Kristof Zelechovski wrote:
A background task invoked by setTimeout has to be split to small chunks;
_yielding_ occurs when each chunk ends (having called setTimeout to execute
the next chunk).  It is very hard to code in this way; you have to maintain
an explicit stack and create an exit/entry point at every chunk boundary.
This technique is interesting as an academic exercise only, real-world
developers will be right to stay away from it.

I'm not sure I get your meaning. If this is how current browsers implement setTimeout then how is it "academic"? Also since nobody is talking about deprecating setTimeout I don't see how its relevant. Whatever happens setTimeout remains an issue that real-world developers can't stay away from.
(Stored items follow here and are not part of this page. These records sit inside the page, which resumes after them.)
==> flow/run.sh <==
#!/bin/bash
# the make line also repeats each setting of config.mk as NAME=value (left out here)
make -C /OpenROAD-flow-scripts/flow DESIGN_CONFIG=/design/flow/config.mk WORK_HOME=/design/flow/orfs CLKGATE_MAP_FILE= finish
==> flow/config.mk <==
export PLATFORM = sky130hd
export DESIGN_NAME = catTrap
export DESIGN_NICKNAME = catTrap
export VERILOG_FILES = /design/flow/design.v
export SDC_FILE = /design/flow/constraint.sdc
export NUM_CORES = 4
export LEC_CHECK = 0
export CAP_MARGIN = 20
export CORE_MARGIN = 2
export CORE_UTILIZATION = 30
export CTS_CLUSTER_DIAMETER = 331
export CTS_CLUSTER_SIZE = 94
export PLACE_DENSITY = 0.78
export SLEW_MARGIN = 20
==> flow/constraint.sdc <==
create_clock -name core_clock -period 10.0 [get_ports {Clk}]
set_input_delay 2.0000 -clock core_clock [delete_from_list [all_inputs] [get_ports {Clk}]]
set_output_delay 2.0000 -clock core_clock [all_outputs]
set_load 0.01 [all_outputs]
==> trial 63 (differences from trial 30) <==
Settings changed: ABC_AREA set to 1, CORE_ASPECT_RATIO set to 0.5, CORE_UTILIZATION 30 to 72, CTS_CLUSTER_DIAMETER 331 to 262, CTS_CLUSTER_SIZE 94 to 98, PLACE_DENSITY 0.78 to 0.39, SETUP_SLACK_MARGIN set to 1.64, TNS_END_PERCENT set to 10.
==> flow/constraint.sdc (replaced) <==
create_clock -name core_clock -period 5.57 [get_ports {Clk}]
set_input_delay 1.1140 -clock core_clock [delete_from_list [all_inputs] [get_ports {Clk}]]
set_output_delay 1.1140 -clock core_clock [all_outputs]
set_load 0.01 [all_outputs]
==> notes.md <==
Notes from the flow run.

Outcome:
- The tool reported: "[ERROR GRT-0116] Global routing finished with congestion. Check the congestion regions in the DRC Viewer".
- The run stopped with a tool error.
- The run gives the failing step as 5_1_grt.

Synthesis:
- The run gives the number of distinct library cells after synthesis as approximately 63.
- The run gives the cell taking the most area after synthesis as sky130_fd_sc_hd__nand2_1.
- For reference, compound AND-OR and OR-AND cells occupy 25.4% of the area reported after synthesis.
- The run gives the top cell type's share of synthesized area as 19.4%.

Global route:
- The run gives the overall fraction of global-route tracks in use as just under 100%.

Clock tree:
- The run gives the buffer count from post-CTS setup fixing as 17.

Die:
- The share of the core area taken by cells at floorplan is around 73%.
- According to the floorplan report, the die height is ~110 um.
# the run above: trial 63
## pow_5_pipe
module pow_5_pipe
(
    input             clock,
    input      [17:0] n,
    output reg [17:0] n_pow_5
);
==> flow/config.mk <==
export PLATFORM = sky130hd
export DESIGN_NAME = pow_5_pipe
export DESIGN_NICKNAME = pow_5_pipe
export VERILOG_FILES = /design/flow/design.v
export SDC_FILE = /design/flow/constraint.sdc
export NUM_CORES = 4
export LEC_CHECK = 0
export ABC_AREA = 1
export CAP_MARGIN = 40
export CORE_MARGIN = 2
export CORE_UTILIZATION = 72
export CTS_CLUSTER_DIAMETER = 197
export PLACE_DENSITY = 0.78
export SETUP_SLACK_MARGIN = 0.19
export SLEW_MARGIN = 20
==> flow/constraint.sdc <==
create_clock -name core_clock -period 4.77 [get_ports {clock}]
set_input_delay 0.9540 -clock core_clock [delete_from_list [all_inputs] [get_ports {clock}]]
set_output_delay 0.9540 -clock core_clock [all_outputs]
set_load 0.01 [all_outputs]
run.sh (not shown) runs the stock make flow with config.mk's settings and CLKGATE_MAP_FILE=.
The baseline finished with negative setup slack left.
Rerun with:
--- a/flow/config.mk
+++ b/flow/config.mk
@@ -8,8 +8,7 @@
 export ABC_AREA = 1
-export CAP_MARGIN = 40
+export CAP_MARGIN = 20
+export CORE_ASPECT_RATIO = 1.43
 export CORE_MARGIN = 2
 export CORE_UTILIZATION = 72
-export CTS_CLUSTER_DIAMETER = 197
-export PLACE_DENSITY = 0.78
-export SETUP_SLACK_MARGIN = 0.19
+export CTS_CLUSTER_SIZE = 10
 export SLEW_MARGIN = 20
==> flow/constraint.sdc (replaced) <==
create_clock -name core_clock -period 4.27 [get_ports {clock}]
set_input_delay 0.8540 -clock core_clock [delete_from_list [all_inputs] [get_ports {clock}]]
set_output_delay 0.8540 -clock core_clock [all_outputs]
set_load 0.01 [all_outputs]
Now the flow never finished: it broke off in 5_1_grt on GRT-0232; synthesized area does not change; synthesized cell count is unchanged; die area stays flat.
Rerun with:
--- a/flow/config.mk
+++ b/flow/config.mk
@@ -7,8 +7,5 @@
 export LEC_CHECK = 0
-export ABC_AREA = 1
 export CAP_MARGIN = 20
-export CORE_ASPECT_RATIO = 1.43
 export CORE_MARGIN = 2
-export CORE_UTILIZATION = 72
-export CTS_CLUSTER_SIZE = 10
+export CORE_UTILIZATION = 9
 export SLEW_MARGIN = 20
==> flow/constraint.sdc (replaced) <==
create_clock -name core_clock -period 9.96 [get_ports {clock}]
set_input_delay 1.9920 -clock core_clock [delete_from_list [all_inputs] [get_ports {clock}]]
set_output_delay 1.9920 -clock core_clock [all_outputs]
set_load 0.01 [all_outputs]
What happened: This time the run completed with no timing, DRC or antenna violations. Synthesized area decreases by a few percent. Die area increases to 7.2 times its value. Synthesized cell count decreases by about a fifth.
==> trial 33: inputs <==
Design Circle_Area_Calculator, start of the top module:
module Circle_Area_Calculator(clk, rst, radius, area);
  input wire clk, rst;
  input wire [31:0] radius;
  output reg [31:0] area;
  wire [31:0] Square_radius, Result;
  parameter Pi = 32'b01000000010010010000111111010000;
  FloatMultiplier_rounding FM0(.Multiplicand(radius), .Multiplier(radius), .Result(Square_radius));
  FloatMultiplier_rounding FM1(.Multiplicand(Square_radius), .Multiplier(Pi), .Result(Result));
  always @(posedge clk) begin
	if(rst) begin
		area[31:0] <= 1'b0;
	end else begin
		area[31:0] <= Result[31:0];
	end
  end
endmodule
make LEC_CHECK=0 ABC_AREA=1 CAP_MARGIN=20 CORE_MARGIN=2 CORE_UTILIZATION=72 CTS_CLUSTER_DIAMETER=341 CTS_CLUSTER_SIZE=79 MAX_ROUTING_LAYER=met4 PLACE_DENSITY_LB_ADDON=0.01 SLEW_MARGIN=20 finish   # period 25.5 ns
run.sh (not shown) runs the stock make flow with config.mk's settings and CLKGATE_MAP_FILE=.
==> build 14 (differences from trial 33) <==
Settings changed: CTS_CLUSTER_DIAMETER 341 to 353, CTS_CLUSTER_SIZE 79 to 15, PLACE_DENSITY_LB_ADDON 0.01 to unset.
==> flow/constraint.sdc (replaced) <==
create_clock -name core_clock -period 27.6 [get_ports {clk}]
set_input_delay 5.5200 -clock core_clock [delete_from_list [all_inputs] [get_ports {clk}]]
set_output_delay 5.5200 -clock core_clock [all_outputs]
set_load 0.01 [all_outputs]
==> trial 23 (differences from trial 33) <==
Settings changed: ABC_AREA 1 to unset, CORE_UTILIZATION 72 to 67, CTS_CLUSTER_DIAMETER 341 to 353, CTS_CLUSTER_SIZE 79 to unset, PLACE_DENSITY_LB_ADDON 0.01 to unset.
==> flow/constraint.sdc (replaced) <==
create_clock -name core_clock -period 27.6 [get_ports {clk}]
set_input_delay 5.5200 -clock core_clock [delete_from_list [all_inputs] [get_ports {clk}]]
set_output_delay 5.5200 -clock core_clock [all_outputs]
set_load 0.01 [all_outputs]
==> trial 94 (differences from trial 33) <==
Settings changed: ABC_AREA 1 to unset, CORE_UTILIZATION 72 to 32, CTS_CLUSTER_DIAMETER 341 to unset, CTS_CLUSTER_SIZE 79 to unset, MAX_ROUTING_LAYER met4 to unset, PLACE_DENSITY_LB_ADDON 0.01 to unset.
==> flow/constraint.sdc (replaced) <==
create_clock -name core_clock -period 45.4 [get_ports {clk}]
set_input_delay 9.0800 -clock core_clock [delete_from_list [all_inputs] [get_ports {clk}]]
set_output_delay 9.0800 -clock core_clock [all_outputs]
set_load 0.01 [all_outputs]
==> notes <==
- Trial 33 stopped in global routing (5_1_grt). Trial 94 passed the timing, DRC and antenna checks. Build 14 passed the timing, DRC and antenna checks. Trial 23 finished with negative setup slack left.
- The lowest via count belongs to trial 94, the highest to trial 23.
- Setup slack, lowest first: trial 23, build 14, trial 94.
- The highest final area belongs to trial 23, the lowest to trial 94.
- Utilization, highest first: trial 23, build 14, trial 94.
- In trial 94 the non-clock buffer count is lower than in trial 23, by 763.
- Critical path depth: build 14 > trial 23 > trial 94.
==> flow/config.mk <==
export PLATFORM = sky130hd
export DESIGN_NAME = bolt_exec
export DESIGN_NICKNAME = bolt_exec
export VERILOG_FILES = /design/flow/design.v
export SDC_FILE = /design/flow/constraint.sdc
export NUM_CORES = 4
export LEC_CHECK = 0
export ABC_AREA = 1
export CAP_MARGIN = 20
export CORE_ASPECT_RATIO = 0.54
export CORE_MARGIN = 2
export CORE_UTILIZATION = 40
export SETUP_SLACK_MARGIN = 1.03
export SLEW_MARGIN = 20
export TNS_END_PERCENT = 5
==> flow/constraint.sdc <==
create_clock -name core_clock -period 3.75 [get_ports {clk}]
set_input_delay 0.7500 -clock core_clock [delete_from_list [all_inputs] [get_ports {clk}]]
set_output_delay 0.7500 -clock core_clock [all_outputs]
set_load 0.01 [all_outputs]
==> flow/run.sh <==
#!/bin/bash
# the make line also repeats each setting of config.mk as NAME=value (left out here)
make -C /OpenROAD-flow-scripts/flow DESIGN_CONFIG=/design/flow/config.mk WORK_HOME=/design/flow/orfs CLKGATE_MAP_FILE= finish
==> flow/design.v <==
module control(
    input logic [6:0]op_cc, 
    input logic [2:0]fun3_c, 
    input logic [6:0]fun7_c, 
    input logic calu_br, 
    output logic cmem_wr, 
    output logic cbr, 
    output logic cmem_rd, 
    output logic creg_wr, 
    output logic cmem_reg, 
    output logic [5:0] calu_op, 
    output logic [2:0] cop_a, 
    output logic cop_b, 
    output logic i_type,  
    output logic r_type,
    output logic s_type,
    output logic sb_type,
    output logic u_type,
    output logic uj_type
);
    localparam  
                R_TYPE = 7'b0110011 , 
                R_TYPEW = 7'b0111011 , 
                I_TYPEL = 7'b0000011 , 
                I_TYPE = 7'b0010011 , 
                I_TYPEW = 7'b0011011 , 
                I_TYPEJ = 7'b1100111 , 
                I_TYPEE = 7'b1100111 , 
                S_TYPE = 7'b0100011 , 
                SB_TYPE = 7'b1100011 , 
                U_TYPE = 7'b0010111 , 
                UJ_TYPE = 7'b1101111 ; 
    assign creg_wr = ( (op_cc == R_TYPE) | (op_cc == R_TYPEW) | (op_cc == I_TYPE) | (op_cc == I_TYPEW)
                        | (op_cc == I_TYPEJ) | (op_cc == I_TYPEL) | (op_cc == U_TYPE) | (op_cc == UJ_TYPE)
                        | (op_cc == 7'h37)  
                      ) ? 1'b1 : 1'b0 ;
    assign cop_a = ( (op_cc == R_TYPE) | (op_cc == R_TYPEW) | (op_cc == I_TYPE) | (op_cc == I_TYPEW) | (op_cc == I_TYPEJ)
                        | (op_cc == I_TYPEL) | (op_cc == SB_TYPE)
                    ) ? 1'b1 : 1'b0 ;
    assign cop_b = ( (op_cc == R_TYPE) | (op_cc == R_TYPEW) | (op_cc == SB_TYPE) | (op_cc == S_TYPE)
                    ) ? 1'b1 : 1'b0 ;
    assign cmem_wr = (op_cc == S_TYPE) ? 1'b1 : 1'b0 ;
    assign cmem_rd = (op_cc == I_TYPEL) ? 1'b1 : 1'b0 ;
    assign cmem_reg = (op_cc == I_TYPEL) ? 1'b1 : 1'b0 ;
    assign cbr = (op_cc == SB_TYPE) && (calu_br == 1'b1) ? 1'b1 : 1'b0 ;
    assign i_type = ( (op_cc == I_TYPE) | (op_cc == I_TYPEE) | (op_cc == I_TYPEJ) | (op_cc == I_TYPEL)
                     | (op_cc == I_TYPEW) ) ? 1'b1 : 1'b0 ; 
    assign r_type = ( (op_cc == R_TYPE) | (op_cc == R_TYPEW) ) ? 1'b1 : 1'b0 ;
    assign s_type = (op_cc == S_TYPE) ? 1'b1 : 1'b0 ;
    assign sb_type = (op_cc == SB_TYPE) ? 1'b1 : 1'b0 ;
    assign u_type = (op_cc == U_TYPE) ? 1'b1 : 1'b0 ;
    assign uj_type = (op_cc == UJ_TYPE) ? 1'b1 : 1'b0 ;
    assign calu_op =   ((op_cc == 7'h03) && (fun3_c == 3'h0)) ? 6'd1 :  
                       ((op_cc == 7'h03) && (fun3_c == 3'h1)) ? 6'd2 :   
                       ((op_cc == 7'h03) && (fun3_c == 3'h2)) ? 6'd3 :   
                       ((op_cc == 7'h03) && (fun3_c == 3'h3)) ? 6'd4 :   
                       ((op_cc == 7'h03) && (fun3_c == 3'h4)) ? 6'd5 :   
                       ((op_cc == 7'h03) && (fun3_c == 3'h5)) ? 6'd6 :   
                       ((op_cc == 7'h03) && (fun3_c == 3'h6)) ? 6'd7 :   
                       ((op_cc == 7'h13) && (fun3_c == 3'h0)) ? 6'd8 :   
                       ((op_cc == 7'h13) && (fun3_c == 3'h1) && (fun7_c == 7'h0)) ? 6'd9 :   
                       ((op_cc == 7'h13) && (fun3_c == 3'h2)) ? 6'd10 :   
                       ((op_cc == 7'h13) && (fun3_c == 3'h3)) ? 6'd11 :   
                       ((op_cc == 7'h13) && (fun3_c == 3'h4)) ? 6'd12 :   
                       ((op_cc == 7'h13) && (fun3_c == 3'h5) && (fun7_c == 7'h00)) ? 6'd13 :   
                       ((op_cc == 7'h13) && (fun3_c == 3'h5) && (fun7_c == 7'h20)) ? 6'd14 :   
                       ((op_cc == 7'h13) && (fun3_c == 3'h6)) ? 6'd15 :   
                       ((op_cc == 7'h13) && (fun3_c == 3'h7)) ? 6'd16 :   
                       ((op_cc == 7'h17)) ? 6'd17 :   
                       ((op_cc == 7'h23) && (fun3_c == 3'h0)) ? 6'd18 :   
                       ((op_cc == 7'h23) && (fun3_c == 3'h1)) ? 6'd19 :   
                       ((op_cc == 7'h23) && (fun3_c == 3'h2)) ? 6'd20 :   
                       ((op_cc == 7'h23) && (fun3_c == 3'h3)) ? 6'd21 :   
                       ((op_cc == 7'h33) && (fun3_c == 3'h0) && (fun7_c == 7'h00)) ? 6'd22 :   
                       ((op_cc == 7'h33) && (fun3_c == 3'h0) && (fun7_c == 7'h20)) ? 6'd23 :   
                       ((op_cc == 7'h33) && (fun3_c == 3'h1) && (fun7_c == 7'h00)) ? 6'd24 :   
                       ((op_cc == 7'h33) && (fun3_c == 3'h2) && (fun7_c == 7'h00)) ? 6'd25 :   
                       ((op_cc == 7'h33) && (fun3_c == 3'h3) && (fun7_c == 7'h00)) ? 6'd26 :   
                       ((op_cc == 7'h33) && (fun3_c == 3'h4) && (fun7_c == 7'h00)) ? 6'd27 :   
                       ((op_cc == 7'h33) && (fun3_c == 3'h5) && (fun7_c == 7'h00)) ? 6'd28 :   
                       ((op_cc == 7'h33) && (fun3_c == 3'h5) && (fun7_c == 7'h20)) ? 6'd29 :   
                       ((op_cc == 7'h33) && (fun3_c == 3'h6) && (fun7_c == 7'h00)) ? 6'd30 :   
                       ((op_cc == 7'h33) && (fun3_c == 3'h7) && (fun7_c == 7'h00)) ? 6'd31 :   
                       ((op_cc == 7'h37)) ? 6'd32 :   
                       ((op_cc == 7'h63) && (fun3_c == 3'h0)) ? 6'd33 :   
                       ((op_cc == 7'h63) && (fun3_c == 3'h1)) ? 6'd34 :   
                       ((op_cc == 7'h63) && (fun3_c == 3'h4)) ? 6'd35 :   
                       ((op_cc == 7'h63) && (fun3_c == 3'h5)) ? 6'd36 :   
                       ((op_cc == 7'h63) && (fun3_c == 3'h6)) ? 6'd37 :   
                       ((op_cc == 7'h63) && (fun3_c == 3'h7)) ? 6'd38 :   
                       ((op_cc == 7'h67) && (fun3_c == 3'h0)) ? 6'd39 :   
                       ((op_cc == 7'h6F)) ? 6'd40 : 6'd0 ;  
endmodule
Guarding concurrent access to global variables is not enough if those
variables hold references to objects because an object can end up in a
logically inconsistent state if two threads try modifying its properties
concurrently.  The objects would have to be lockable to avoid corrupting
global state.
Even if you limit yourself to scalar variables, there is nothing to prevent
a script to define a compound state as a set of scalar variables, each one
with its own name.  While it is not a good programming practice, old code
does it a lot because it is (or was) more efficient to say 'gTransCount'
than 'gTrans.count'.
Chris

Ok I'm clear on that, these are good arguments for providing explicit locking. I'm still not clear on how variable race conditions in multiple interleaved setTimeout chunks would be different for true threads but I'll take your word for it that automated locking is hard or impossible to implement.
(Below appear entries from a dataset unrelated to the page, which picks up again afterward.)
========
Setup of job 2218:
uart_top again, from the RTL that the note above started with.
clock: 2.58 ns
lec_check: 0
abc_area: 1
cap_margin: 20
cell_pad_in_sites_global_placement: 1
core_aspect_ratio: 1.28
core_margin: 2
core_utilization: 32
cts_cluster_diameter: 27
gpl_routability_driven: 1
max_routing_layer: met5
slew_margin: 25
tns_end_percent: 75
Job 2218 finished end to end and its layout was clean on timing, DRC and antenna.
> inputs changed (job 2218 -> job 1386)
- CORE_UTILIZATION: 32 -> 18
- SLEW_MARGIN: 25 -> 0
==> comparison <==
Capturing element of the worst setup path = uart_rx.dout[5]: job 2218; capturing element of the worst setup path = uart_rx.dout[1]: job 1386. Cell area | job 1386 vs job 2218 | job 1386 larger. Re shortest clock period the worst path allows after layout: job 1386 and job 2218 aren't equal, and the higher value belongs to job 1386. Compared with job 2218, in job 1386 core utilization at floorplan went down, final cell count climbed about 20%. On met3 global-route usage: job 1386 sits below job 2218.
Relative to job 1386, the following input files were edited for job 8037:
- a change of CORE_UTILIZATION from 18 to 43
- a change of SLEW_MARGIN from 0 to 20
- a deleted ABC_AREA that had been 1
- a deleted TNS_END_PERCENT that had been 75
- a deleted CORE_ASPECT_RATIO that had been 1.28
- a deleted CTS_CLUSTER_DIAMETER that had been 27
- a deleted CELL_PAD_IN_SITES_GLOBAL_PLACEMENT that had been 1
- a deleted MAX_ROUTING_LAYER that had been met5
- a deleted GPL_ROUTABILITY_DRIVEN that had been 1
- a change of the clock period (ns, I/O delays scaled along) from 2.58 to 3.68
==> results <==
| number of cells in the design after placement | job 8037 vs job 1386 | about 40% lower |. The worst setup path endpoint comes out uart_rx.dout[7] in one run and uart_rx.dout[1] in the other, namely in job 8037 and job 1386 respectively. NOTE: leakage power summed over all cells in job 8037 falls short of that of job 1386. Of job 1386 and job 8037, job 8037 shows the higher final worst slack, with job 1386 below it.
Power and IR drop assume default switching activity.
What I really don't understand is how the WebWorkers proposal solves this. As far as I can tell it does some hand-waving with MessagePorts to pretend it goes away but what happens when you absolutely DO need concurrent access to global variables - say for example the DOM - from multiple threads? How do you perform any sort of synchronisation?

Take the example given:
{ var la = g.i; g.i = la + 1 }


The WebWorkers implementation (scary! hide your children!!):

--- worker.js ---
updateGlobalLa = function (e) {
  var localLa = someLongRunningFunction( e );
  workerGlobalScope.port.postMessage("set la = "+ localLa);
}
workerGlobalScope.port.AddEventListener("onmessage", updateGlobalLa, false);
workerGlobalScope.port.postMessage("get la");

--- main.js ---
// global object or variable
var la = 0;

handleMessage = function(e) {
  if (typeof e.match("set la"))
     la = parseInt(e.substr(3));
  } else if (typeof e.match("get la")) {
     worker.postMessage(la.toString());
  }
}
var worker = new Worker("worker.js");
worker.AddEventListener("onmessage", handleMessage, false);


Unlike the one-line example above we increment the global value based on some long-running calculation on its original value (rather than just add 1). This shows a more realistic use case for threading. Unfortunately our potentially dangerous one-liner is now an equally dangerous 18-line monster spread over 2 files and we STILL haven't solved the issue of another worker or the main context updating 'la' between our original postMessage query and our response.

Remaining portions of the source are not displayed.